One of the pleasures of watching a movie and the signs of a strong actor is that rigor mortis long after a film is over where you realize “That was THAT guy?!”. Without spoiling, Jared Leto was tasked with playing a cross-dresser in Dallas Buyers Club in a performance that many would have turned down. Comedic as it may sound, put yourself in a similar situation and you’ll realize it is actually a challenging task to step into that clothing and makeup while making sure it doesn’t totally consume the character and that you have space to interpret. Comedic, believable, and most importantly, somewhat tragic, Leto gave us a memorable character which readily deserves best actres-er-actor.

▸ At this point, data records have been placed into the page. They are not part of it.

### src/rtl/cdc_handshake_sender.sv
// Four-phase req/ack CDC source sequencer: cdc_request rises the cycle after a write is accepted; cdc_data stays stable until the next accepted write.
// Backpressure: write_ready stays low from acceptance until the synchronized acknowledge has risen and then fallen again.
module cdc_handshake_sender #(
  parameter int WIDTH  = 8,
  parameter int STAGES = 2
) (
  input  logic             clock,
  input  logic             reset,
  input  logic [WIDTH-1:0] write_data,
  input  logic             write_valid,
  output logic             write_ready,
  output logic [WIDTH-1:0] cdc_data,
  output logic             cdc_request,
  input  logic             cdc_acknowledge,
  output logic             busy
);

  typedef enum logic [1:0] {
    IDLE    = 2'd0,
    REQUEST = 2'd1,
    RELEASE = 2'd2
  } state_t;

  state_t            state_q, state_d;
  logic [STAGES-1:0] ack_sync_q, ack_sync_d;
  logic [WIDTH-1:0]  data_q, data_d;
  logic              request_q, request_d;
  logic              busy_q, busy_d;
  logic              acknowledge_synced;
  logic              accept;

  // The raw acknowledge only ever enters the first synchronizer flop.
  if (STAGES > 1) begin : g_sync_chain
    always_comb begin
      ack_sync_d = {ack_sync_q[STAGES-2:0], cdc_acknowledge};
    end
  end else begin : g_sync_single
    always_comb begin
      ack_sync_d = cdc_acknowledge;
    end
  end

  assign acknowledge_synced = ack_sync_q[STAGES-1];

  assign write_ready = (state_q == IDLE) && !reset && !acknowledge_synced;
  assign accept      = write_valid && write_ready;

  always_comb begin
    state_d   = state_q;
    data_d    = data_q;
    request_d = request_q;
    unique case (state_q)
      IDLE: begin
        request_d = 1'b0;
        if (accept) begin
          data_d    = write_data;
          request_d = 1'b1;
          state_d   = REQUEST;
        end
      end
      REQUEST: begin
        request_d = 1'b1;
        if (acknowledge_synced) begin
          request_d = 1'b0;
          state_d   = RELEASE;
        end
      end
      RELEASE: begin
        // Wait for the far side to return to zero before the next word.
        request_d = 1'b0;
        if (!acknowledge_synced) begin
          state_d = IDLE;
        end
      end
      default: begin
        request_d = 1'b0;
        state_d   = IDLE;
      end
    endcase
    busy_d = (state_d != IDLE);
  end

  always_ff @(posedge clock) begin
    if (reset) begin
      state_q    <= IDLE;
      ack_sync_q <= '0;
      data_q     <= '0;
      request_q  <= 1'b0;
      busy_q     <= 1'b0;
    end else begin
      state_q    <= state_d;
      ack_sync_q <= ack_sync_d;
      data_q     <= data_d;
      request_q  <= request_d;
      busy_q     <= busy_d;
    end
  end

  assign cdc_data    = data_q;
  assign cdc_request = request_q;
  assign busy        = busy_q;

endmodule
### config.mk
export PLATFORM = sky130hd
export DESIGN_NAME = cdc_handshake_sender
export DESIGN_NICKNAME = d
export VERILOG_FILES = /design/src/rtl/cdc_handshake_sender.sv
export SDC_FILE = /design/constraint.sdc
export NUM_CORES = 1
export LEC_CHECK = 0
export ABC_AREA = 0
export ABC_CLOCK_PERIOD_IN_PS = 1450
export CORE_UTILIZATION = 30
export CTS_CLUSTER_DIAMETER = 60
export CTS_CLUSTER_SIZE = 40
export DETAILED_ROUTE_END_ITERATION = 6
export GPL_ROUTABILITY_DRIVEN = 0
export HOLD_SLACK_MARGIN = 0.1
export SYNTH_ARGS = -nofsm -noshare
export SYNTH_HDL_FRONTEND = slang
export SYNTH_SLANG_ARGS = --single-unit
export TNS_END_PERCENT = 10
### constraint.sdc
create_clock -name clock -period 1.45 [get_ports clock]
set_clock_uncertainty 0.1 [all_clocks]
set_input_delay 0.29 -clock clock [delete_from_list [all_inputs] [get_ports clock]]
set_output_delay 0.29 -clock clock [all_outputs]
set_load 0.02 [all_outputs]
=== After elaboration in Yosys (flattened, before gate mapping) ===
Cells that the tools add are included.

* Register bits: 14
* Bits of input ports: 12
* Output and inout bits: 11
* Logic and storage cells: 22

* Equal/unequal tests: 2
* Mux-type cells: 7
* Reduce and logical (&&, ||, !) cells: 8

{| class="wikitable"
|+ Operators by type and width
! operator !! count
|-
| 2-bit two-way mux || 3
|-
| 2-bit one-hot mux with 3 select lines || 1
|-
| 1-bit logical AND || 3
|-
| 2-bit by 1-bit equality test with 1-bit output, second input constant || 1
|-
| 2-bit equality test, second input constant || 1
|-
| 1-bit zero test || 2
|-
| 2-bit zero test || 1
|-
| 1-bit two-way mux || 2
|-
| 1-bit one-hot mux with 2 select lines || 1
|-
| 2-bit AND reduction || 1
|-
| 2-bit nonzero test || 1
|}

=== Longest topological paths before layout ===
* Depth in word-level cells: 7
* Mapped depth: 4
* Gate-level depth less buffers: 3

=== Worst setup path after synthesis ===
No wires, ideal clock.

* Path type: register -> register
* Start: register ack_sync_q[1]
* End: register data_q[7], in the netlist cdc_data[7]
* Setup time: 0.115 ns
* Data arrival time: 1.186 ns
* Required time: 1.235 ns
* Slack: 0.049 ns
* Stages on the path, launching flop included: 5
* Path buffers: 1
* Clock period less this slack: 1.401 ns
* Cell sequence: dfxtp_1 -> nor4_4 -> buf_6 -> a21oi_2 -> a31o_1

* Cells in the longest elaborated chain, start to end: 4

{| class="wikitable"
|+ RTL lines
! element !! RTL line !! text
|-
| start, declared || 25 || <nowiki>logic [STAGES-1:0] ack_sync_q, ack_sync_d;</nowiki>
|-
| start signal, assigned || 92 || <nowiki>ack_sync_q <= ack_sync_d;</nowiki>
|-
| 1-bit zero test || -- ||
|-
| 1-bit logical AND || 45 || <nowiki>assign write_ready = (state_q == IDLE) && !reset && !acknowledge_synced;</nowiki>
|-
| net write_ready || 11 || <nowiki>output logic write_ready,</nowiki>
|-
| 1-bit logical AND || 46 || <nowiki>assign accept = write_valid && write_ready;</nowiki>
|-
| 2-bit AND reduction (no line) || -- ||
|-
| end signal, assigned || 93 || <nowiki>data_q <= data_d;</nowiki>
|-
| end, declared || 26 || <nowiki>logic [WIDTH-1:0] data_q, data_d;</nowiki>
|}

The timed path passes the listed nets, and every way through them passes these cells.
A chain may end at the register's enable or synchronous reset.

=== Final worst setup path ===
* Start: register ack_sync_q[1]
* End: output port write_ready

* Cells in the longest elaborated chain, start to end: 2

{| class="wikitable"
|+ RTL lines
! element !! RTL line
|-
| 1-bit zero test || --
|-
| 1-bit logical AND || 45
|-
| end, declared || 11
|}

No other way between the ends.

==> impl_metrics.py <==
metrics = {
    "grt": {
        "first_global_vias": 403,
        "grt_use_total_pct": 11.9,
        "antenna_found_initial": 0,
        "grt_overflow_total": 0,
        "grt_pass1_wl_um": 1680,
        "grt_max_degree": 17,
    },
    "floorplan": {
        "ios": 23,
        "dieWidth_um": 45.0,
        "rows": 15,
        "chipHeight_um": 45.0,
        "core_area_um2": 1730,
        "dieArea_um2": 2030,
        "initial_utilization_pct": 32.2,
    },
    "logic_synthesis": {
        "yosysWarnings": 0,
        "synth.distinct_cells": 15,
        "synth_top_area_cell": "dfxtp_1",
        "syn-num-nets": 63,
        "ys_seq_area_share_pct": 50.5,
        "avgSynthCellArea_um2": 10.9,
        "synth_top_area_share_pct": 50.5,
        "yosys-top-cells-area": "dfxtp_1 (50%), a31o_1 (13%), nand2b_1 (9.0%)",
        "synthCells": 51,
        "ys_ff_latch": 14,
        "synth_area_um2": 556,
    },
    "route": {
        "vias": 461,
        "viasPerCell": 4.43,
        "drt-initial-drc-count": 4,
        "ant_nets": 0,
        "drc": 0,
        "first_pass_iters": 2,
        "wl_per_cell_um": 10.4,
        "drt-total-wl_um": 1090,
    },
    "setup_path": {
        "critical_path_class": "flip-flop to output pin",
        "crit_fanout": 2,
        "cp.arrival_ns": 1.08,
        "cp-end-kind": "output pin",
        "worstPathRequired_ns": 1.06,
        "critPathLaunchType": "flip-flop",
    },
    "outcome": {
        "status": "finished, violations left",
        "failed_checks": "negative setup slack",
    },
    "power_and_ir_drop": {
        "peakVddDrop_mv": 0.477,
        "power.density_nw_per_um2": 954,
        "leakagePower_nw": 0.364,
    },
    "sta": {
        "tightest_slew_ns": 0.294,
        "hold_viol": 0,
        "hold_slack_ns": 0.338,
        "max_freq_mhz": 680,
        "fin_crit_sh_pct": 101,
        "slew_viol_final": 0,
        "final.setup.tns_ns": -0.0200,
        "period_needed_ns": 1.47,
        "max-slew-margin-rel_pct": 80.3,
        "rsz0062_at_grt": "yes",
        "setup_viol": 1,
        "finalWorstSetupSlack_ns": -0.0200,
    },
    "clocking": {
        "cts-root-buf": "clkbuf_4",
        "cts_tree": "yes",
        "cts_setup_buffers": 0,
        "h-tree-depth": 1,
        "holdBufCountCts": 0,
        "clk_pin_slew_worst_paths_ns": 0.07,
        "cts_inserted_buffers": 3,
        "insertion_delay_ns": 0.27,
        "clock_path_buffers": 2,
        "cts_num_sinks": 14,
    },
    "placement": {
        "placed_area_um2": 826,
        "pre_cts_slack_ns": -0.515,
        "port_buffers": 22,
    },
    "finish": {
        "area_delta_synth_final_pct": 50.7,
        "final_cell_mix": "dfxtp_1 (13), clkdlybuf4s50_1 (10), dlygate4sd2_1 (10)",
        "nets": 93,
        "layout_commonest_cell": "dfxtp_1",
        "drive_above_1_share_pct": 19.0,
        "fin_area_um2": 837,
        "antennaDiodeCount": 0,
    },
    "flow_run": {
        "max-cap-violations": 0,
    },
    "hold_path": {
        "min_path_type": "flip-flop to flip-flop",
    },
}
==> cell families after synthesis <==
kind of cell | share of synthesized area [%]
xor+xnor | 1.58
simple gates | 21.4
buf+inv | 6.08
flops | 50.5
compound gates | 20.5
==> area by class of cell <==
| class | count | area (µm²) |
|---|---|---|
| Tap cell | 25 | 31.3 |
| Fill cell | 165 | 890 |
| Timing Repair Buffer | 29 | 260 |
| Sequential cell | 14 | 282 |
| Clock buffer | 3 | 22.5 |
| Multi-Input combinational cell | 33 | 241 |
==> metal layers <==
layer / vias up / part of all wire, % / track usage, %
li1: 241 / - / -
met1: 205 / 48 / 13.6
met2: 13 / 46 / 18.6
met3: 2 / 4.7 / 3.60
met4: 0 / 0.83 / 9.09
met5: - / 0 / 0
==> worst max-delay path, stage by stage (launching register included) <==
cell and delay, ns:
dfxtp_2 0.34, nor4_4 0.29, buf_4 0.19
==> cell usage after synthesis <==
| master | count |
|---|---|
| buf_6 | 1 |
| nand2b_1 | 8 |
| a21oi_2 | 1 |
| nor2_1 | 1 |
| a21oi_1 | 7 |
| dfxtp_1 | 14 |
| clkbuf_1 | 2 |
| xnor2_1 | 1 |
| nor3b_2 | 1 |
| buf_8 | 1 |
| or2_1 | 1 |
| nor4_4 | 1 |
| a31o_1 | 8 |
| nor4_1 | 2 |
| nor2b_1 | 2 |
==> sequential cells by signal, summed over array words and instances, names as in the netlist <==
register,cells
cdc_data,8
ack_sync_q,2
state_q,2
busy,1
cdc_request,1
==> stage by stage <==
stage               std cells  util [%]  power, mW
detailed placement        101      47.8      0.615
global placement          101      47.8      0.612
floorplan                  51         -      0.524
finish                    104      48.5      0.798
global route              104      48.5      0.849
CTS                       104      48.3      0.817
==> final timing paths <==
kind                                     from       endpoint  slack [ns]  depth (start not counted)
worst max-delay path            ack_sync_q[1]    write_ready       -0.02                          2
worst min-delay path            ack_sync_q[0]  ack_sync_q[1]        0.34                          1
worst max register to register  ack_sync_q[1]    cdc_data[3]        0.08                          4
worst min register to register  ack_sync_q[0]  ack_sync_q[1]        0.34                          1
==> where the power goes <==
group	leakage [nW]	switching, mW	internal (mW)
Sequential	0.116	0.0115	0.410
Clock	0.0138	0.115	0.0960
Combinational	0.235	0.0792	0.0862
Total	0.364	0.206	0.593
==> what timing repair did <==
action,in CTS,in global routing
gates cloned,0,0
pin swaps,0,1
endpoints found under the hold margin,0,0
resized for setup,15,2
setup endpoints to repair,11,3
(Power assumes the default switching activity.)
<file path="src/rtl/mem_req_initiator.sv">
// Master-side sequencer between the core load/store port and the single-port data memory:
// single-word stores, incrementing load bursts with a fixed memory read latency.
module mem_req_initiator #(
    parameter int unsigned WIDTH   = 32,
    parameter int unsigned DEPTH   = 32,
    parameter int unsigned AW      = $clog2(DEPTH),
    parameter int unsigned RD_LAT  = 1,
    parameter int unsigned MAX_LEN = 8
) (
    input  logic             clk,
    input  logic             reset,
    input  logic             req_valid,
    output logic             req_ready,
    input  logic             req_store,
    input  logic [AW-1:0]    req_addr,
    input  logic [3:0]       req_len,
    input  logic [WIDTH-1:0] req_wdata,
    output logic             rsp_valid,
    input  logic             rsp_ready,
    output logic [WIDTH-1:0] rsp_rdata,
    output logic             rsp_last,
    output logic             mem_write,
    output logic             mem_mode,
    output logic [AW-1:0]    mem_waddr,
    output logic [AW-1:0]    mem_raddr,
    output logic [WIDTH-1:0] mem_wdata,
    input  logic [WIDTH-1:0] mem_rdata,
    output logic             busy
);

    localparam int unsigned BW = 5;
    localparam int unsigned CW = 3;

    typedef enum logic [1:0] {
        IDLE      = 2'd0,
        STORE     = 2'd1,
        LOAD_WAIT = 2'd2,
        RESP      = 2'd3
    } state_t;

    state_t          state;
    logic [BW-1:0]   beats;
    logic [CW-1:0]   lat_cnt;
    logic            req_fire;
    logic [BW-1:0]   load_beats;

    assign req_fire = req_valid && req_ready;

    // Oversized bursts are clamped to MAX_LEN beats.
    assign load_beats = (32'(req_len) >= MAX_LEN) ? BW'(MAX_LEN) : (BW'(req_len) + BW'(1));

    always_ff @(posedge clk or posedge reset) begin
        if (reset) begin
            state     <= IDLE;
            beats     <= '0;
            lat_cnt   <= '0;
            req_ready <= 1'b0;
            rsp_valid <= 1'b0;
            rsp_rdata <= '0;
            rsp_last  <= 1'b0;
            mem_write <= 1'b0;
            mem_mode  <= 1'b0;
            mem_waddr <= '0;
            mem_raddr <= '0;
            mem_wdata <= '0;
            busy      <= 1'b0;
        end else begin
            case (state)
                IDLE: begin
                    if (req_fire) begin
                        req_ready <= 1'b0;
                        busy      <= 1'b1;
                        if (req_store) begin
                            mem_waddr <= req_addr;
                            mem_wdata <= req_wdata;
                            mem_write <= 1'b1;
                            mem_mode  <= 1'b0;
                            state     <= STORE;
                        end else begin
                            mem_raddr <= req_addr;
                            mem_mode  <= 1'b1;
                            beats     <= load_beats;
                            lat_cnt   <= '0;
                            state     <= LOAD_WAIT;
                        end
                    end else begin
                        req_ready <= 1'b1;
                    end
                end

                STORE: begin
                    mem_write <= 1'b0;
                    req_ready <= 1'b1;
                    busy      <= 1'b0;
                    state     <= IDLE;
                end

                // Memory data is sampled on the RD_LAT-th edge after the address was set.
                LOAD_WAIT: begin
                    if (lat_cnt == CW'(RD_LAT - 1)) begin
                        rsp_rdata <= mem_rdata;
                        rsp_valid <= 1'b1;
                        rsp_last  <= (beats == BW'(1));
                        lat_cnt   <= '0;
                        state     <= RESP;
                    end else begin
                        lat_cnt <= lat_cnt + CW'(1);
                    end
                end

                RESP: begin
                    if (rsp_ready) begin
                        rsp_valid <= 1'b0;
                        rsp_last  <= 1'b0;
                        if (rsp_last) begin
                            mem_mode  <= 1'b0;
                            req_ready <= 1'b1;
                            busy      <= 1'b0;
                            state     <= IDLE;
                        end else begin
                            beats     <= beats - BW'(1);
                            mem_raddr <= mem_raddr + AW'(1);
                            lat_cnt   <= '0;
                            state     <= LOAD_WAIT;
                        end
                    end
                end

                default: begin
                    state <= IDLE;
                end
            endcase
        end
    end

endmodule

</file>
--- config.mk ---
export PLATFORM = sky130hd
export DESIGN_NAME = vend_sequencer
export DESIGN_NICKNAME = d
export VERILOG_FILES = /design/src/rtl/vend_sequencer.sv
export SDC_FILE = /design/constraint.sdc
export NUM_CORES = 1
export LEC_CHECK = 0
export CAP_MARGIN = 10
export CORE_MARGIN = 4
export CORE_UTILIZATION = 31
export CTS_BUF_LIST = sky130_fd_sc_hd__clkbuf_4 sky130_fd_sc_hd__clkbuf_8
export CTS_CLUSTER_DIAMETER = 100
export DETAILED_ROUTE_END_ITERATION = 12
export SYNTH_ARGS = -nofsm -noshare
export SYNTH_HDL_FRONTEND = slang
export SYNTH_SLANG_ARGS = --single-unit
export TNS_END_PERCENT = 10
--- constraint.sdc ---
create_clock -name clk -period 2.9 [get_ports clk]
set_clock_uncertainty 0.1 [all_clocks]
set_input_delay 0.58 -clock clk [delete_from_list [all_inputs] [get_ports clk]]
set_output_delay 0.58 -clock clk [all_outputs]
set_load 0.05 [all_outputs]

Winner: Jared Leto in Dallas Buyers Club

Runner Up: Barkhad Abdi in Captain Phillips
Personal Favorite: Barkhad Abdi in Captain Phillips

Best Supporting Actress
Sally Hawkins in Blue Jasmine
Jennifer Lawrence in American Hustle
Lupita Nyong’o in 12 Years a Slave
Julia Roberts in August: Osage County
June Squibb in Nebraska

Jennifer Lawrence

Jennifer Lawrence

Here is probably the most unpredictable award of any, and could shape various other awards. If J-Law wins, and I predict she will, then Hustle might come away empty in other categories. If N’yongo wins, then the Academy cannot shut out Hustle and that could change the outcome of some of the other awards (this is complicated and excessively convoluted, I know). Meanwhile, I loved June Squibb. I thought she was hilarious and was the most believable of any of the nominees this year. I hope she pulls off the upset.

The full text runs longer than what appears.